Cornelius hopes this post inspires parents to have a conversation with their children about other children with special needs.

“Please tell them that children with special needs understand far more than we give them credit for. They notice when others exclude them. They notice when they are teased behind their back (a lot of times “behind their back” is right in front of them because they think the “different” child doesn’t understand). But mostly they are very much in tune when they are treated differently from everyone else. Trust me when I tell you this hurts them. Even if it’s not obvious to you and me,” Cornelius writes.
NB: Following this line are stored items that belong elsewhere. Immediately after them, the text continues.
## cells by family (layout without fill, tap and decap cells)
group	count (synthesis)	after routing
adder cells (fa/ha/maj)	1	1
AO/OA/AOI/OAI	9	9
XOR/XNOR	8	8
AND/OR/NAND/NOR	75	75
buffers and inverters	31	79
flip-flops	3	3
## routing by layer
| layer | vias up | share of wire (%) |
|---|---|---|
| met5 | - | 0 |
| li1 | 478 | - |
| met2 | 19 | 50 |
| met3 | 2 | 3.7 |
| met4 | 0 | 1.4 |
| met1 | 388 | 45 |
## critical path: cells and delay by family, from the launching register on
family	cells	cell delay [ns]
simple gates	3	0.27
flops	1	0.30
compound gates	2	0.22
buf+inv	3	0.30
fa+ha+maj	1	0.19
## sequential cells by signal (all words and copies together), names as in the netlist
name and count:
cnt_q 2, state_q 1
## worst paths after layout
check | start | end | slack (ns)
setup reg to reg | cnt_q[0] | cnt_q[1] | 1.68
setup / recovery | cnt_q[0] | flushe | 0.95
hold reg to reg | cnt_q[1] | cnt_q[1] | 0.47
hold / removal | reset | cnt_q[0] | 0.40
===== src/rtl/spi_mem_pkg.sv =====
// Shared types and constants for the burst SPI register memory.
package spi_mem_pkg;

  typedef enum logic [1:0] {
    IDLE  = 2'd0,
    CMD   = 2'd1,
    WRITE = 2'd2,
    READ  = 2'd3
  } state_e;

  localparam int unsigned CPOL_BIT = 1;
  localparam int unsigned CPHA_BIT = 0;
  localparam logic        RW_READ  = 1'b1;

  function automatic logic mode_cpol(input int unsigned mode);
    return 1'((mode >> CPOL_BIT) & 32'd1);
  endfunction

  function automatic logic mode_cpha(input int unsigned mode);
    return 1'((mode >> CPHA_BIT) & 32'd1);
  endfunction

endpackage


===== src/rtl/spi_sync_edge.sv =====
// Pin synchronisers and single-cycle SPI edge / chip-select event pulses.
module spi_sync_edge #(
  parameter int unsigned SPI_MODE = 0
) (
  input  logic clk,
  input  logic rst_n,
  input  logic sclk_i,
  input  logic cs_i,
  input  logic mosi_i,
  output logic mosi_o,
  output logic sample_edge_c_o,
  output logic shift_edge_c_o,
  output logic cs_fall_c_o,
  output logic cs_rise_c_o
);
  import spi_mem_pkg::*;

  localparam logic CPOL           = mode_cpol(SPI_MODE);
  localparam logic CPHA           = mode_cpha(SPI_MODE);
  localparam logic SAMPLE_ON_RISE = (CPOL == CPHA);

  logic [2:0] sclk_q;
  logic [2:0] cs_q;
  logic [1:0] mosi_q;
  logic       sclk_rise_c;
  logic       sclk_fall_c;

  // cs resets as "asserted" so a frame already running at release cannot start one
  always_ff @(posedge clk or negedge rst_n) begin
    if (!rst_n) begin
      sclk_q <= {3{CPOL}};
      cs_q   <= '0;
      mosi_q <= '0;
    end else begin
      sclk_q <= {sclk_q[1:0], sclk_i};
      cs_q   <= {cs_q[1:0], cs_i};
      mosi_q <= {mosi_q[0], mosi_i};
    end
  end

  assign sclk_rise_c     = sclk_q[1] & ~sclk_q[2];
  assign sclk_fall_c     = ~sclk_q[1] & sclk_q[2];
  assign sample_edge_c_o = SAMPLE_ON_RISE ? sclk_rise_c : sclk_fall_c;
  assign shift_edge_c_o  = SAMPLE_ON_RISE ? sclk_fall_c : sclk_rise_c;
  assign cs_fall_c_o     = ~cs_q[1] & cs_q[2];
  assign cs_rise_c_o     = cs_q[1] & ~cs_q[2];
  assign mosi_o          = mosi_q[1];

endmodule
--- config.mk ---
export PLATFORM = sky130hd
export DESIGN_NAME = alu_word_sequencer
export DESIGN_NICKNAME = d
export VERILOG_FILES = /design/src/rtl/alu_pkg.sv /design/src/rtl/nib_alu.sv /design/src/rtl/alu_word_sequencer.sv
export SDC_FILE = /design/constraint.sdc
export NUM_CORES = 1
export LEC_CHECK = 0
export CAP_MARGIN = 10
export CORE_MARGIN = 3
export CORE_UTILIZATION = 52
export DETAILED_ROUTE_END_ITERATION = 16
export PLACE_DENSITY_LB_ADDON = 0.05
export REMOVE_ABC_BUFFERS = 1
export SYNTH_ARGS = -nofsm -noshare
export SYNTH_HDL_FRONTEND = slang
export SYNTH_HIERARCHICAL = 1
export SYNTH_SLANG_ARGS = --single-unit
--- constraint.sdc ---
create_clock -name clk -period 4.6 [get_ports clk]
set_input_delay 0.92 -clock clk [delete_from_list [all_inputs] [get_ports clk]]
set_output_delay 0.92 -clock clk [all_outputs]
set_load 0.05 [all_outputs]
--- src/rtl/alu_pkg.sv ---
// Shared definitions for the word ALU sequencer and its nibble slice.
package alu_pkg;

  localparam int unsigned NIB = 4;

  typedef logic [2:0] op_t;

  localparam op_t OP_ADD  = 3'b000;
  localparam op_t OP_SUB  = 3'b001;
  localparam op_t OP_ADC  = 3'b010;
  localparam op_t OP_SBC  = 3'b011;
  localparam op_t OP_AND  = 3'b100;
  localparam op_t OP_OR   = 3'b101;
  localparam op_t OP_XOR  = 3'b110;
  localparam op_t OP_NOTA = 3'b111;

  typedef enum logic [0:0] {IDLE, RUN} state_e;

  // Arithmetic ops all live in the lower half of the encoding.
  function automatic logic is_arith(op_t op);
    return ~op[2];
  endfunction

  // Carry seeded into the least-significant nibble on an accepted start.
  function automatic logic init_carry(op_t op, logic cin);
    logic c;
    case (op)
      OP_ADD:         c = 1'b0;
      OP_SUB:         c = 1'b1;
      OP_ADC, OP_SBC: c = cin;
      default:        c = 1'b0;
    endcase
    return c;
  endfunction

endpackage

--- src/rtl/nib_alu.sv ---
// Combinational 4-bit ALU slice driven one nibble per cycle by the sequencer.
module nib_alu
  import alu_pkg::*;
(
  input  logic [NIB-1:0] a,
  input  logic [NIB-1:0] b,
  input  op_t            op,
  input  logic           ci,
  output logic [NIB-1:0] r,
  output logic           co,
  output logic           msb_ci
);

  logic [NIB-1:0] bx;
  logic [NIB:0]   sum;
  logic [NIB-1:0] low;

  // Subtract variants add the inverted B nibble; logic ops never carry.
  always_comb begin
    bx     = op[0] ? ~b : b;
    sum    = {1'b0, a} + {1'b0, bx} + {{NIB{1'b0}}, ci};
    // Carry into the nibble MSB, used for signed overflow on the top nibble.
    low    = {1'b0, a[NIB-2:0]} + {1'b0, bx[NIB-2:0]} + {{(NIB-1){1'b0}}, ci};
    r      = '0;
    co     = 1'b0;
    msb_ci = 1'b0;
    if (is_arith(op)) begin
      r      = sum[NIB-1:0];
      co     = sum[NIB];
      msb_ci = low[NIB-1];
    end else begin
      case (op)
        OP_AND:  r = a & b;
        OP_OR:   r = a | b;
        OP_XOR:  r = a ^ b;
        default: r = ~a;
      endcase
    end
  end

endmodule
Cornelius posted the photo on Facebook several days ago, and it has received nearly 24,000 shares.

Since the story went viral, Cornelius has received requests from people who want to send Christopher a card.

If you would like to send Christopher a friendly note, you can mail it to:

Christopher Cornelius
96 Valley View Drive
Rockaway NJ 7866.

5 comments

  • westwinddt

    My so is on the spectrum and it took time It was tough. But he is a senior in high school now and we were able to find an academic program in my county that meets his needs and kids seemed more accepting. It is an advanced program where character is also taken very seriously. My daughter tends to seek out those who are “different” in school because she is so used to her older brother. One of her friends opened up to last year and asked her why she worked with him in class – you remind me of my brother and it is really no big deal. This boy is on the spectrum and is happy to have a friend. My daughter has been bulled badly because she includes special needs students in part because of her brother and a special boy she went through elementary school with. Please, encourage your children to be friends with those who are different. It enriches everyone

  • Amanda Lynn

    My son is on the spectrum and I know this all to well. His birthday is next week and he wanted a skyzone party. When I said he needed 10 friends to attend he started crying, he only has one, also SN. Another year of a birthday gone by with no party, it was too overwhelming for him. My family and I are taking him away for the day instead. It’s sad that this is the reality our kids live, and they know it. They know they are different, but can’t change it, it’s who they are. Honestly, I wouldn’t change my son for the world. He is the most caring person you will ever meet. He does fundraisers for Heifer International because he is worried about kids who don’t have food, he keeps money in his wallet and gives it to the veterans outside of walmart without me prompting him at all. He is so empathetic to others, yet kids his age don’t include him. It is very sad. Parents of NT kids, I implore you to teach your children acceptance. Acceptance of everyone as all people are unique. Teach them to think about more than themselves by asking the simple question “how would i feel if that was me sitting alone?” It’s up to us as parents to teach our kids inclusion and non judgment. Meanwhile, I’ll keep teaching mine that autism is NOT an excuse and keep pushing him to grow and accept himself. Quirks and all.

  • Another parent

    I understand his heart break. My son is on the autisim spectrum, and has been harassed by kids every year. We ended up sending him to a school for kids with learning and emotional/behavioral issues, but now he gets harassed by the kids with behavioral issues daily. Every day he comes home upset from them telling him they will “beat his a$&” people don’t teach their kids decency anymore.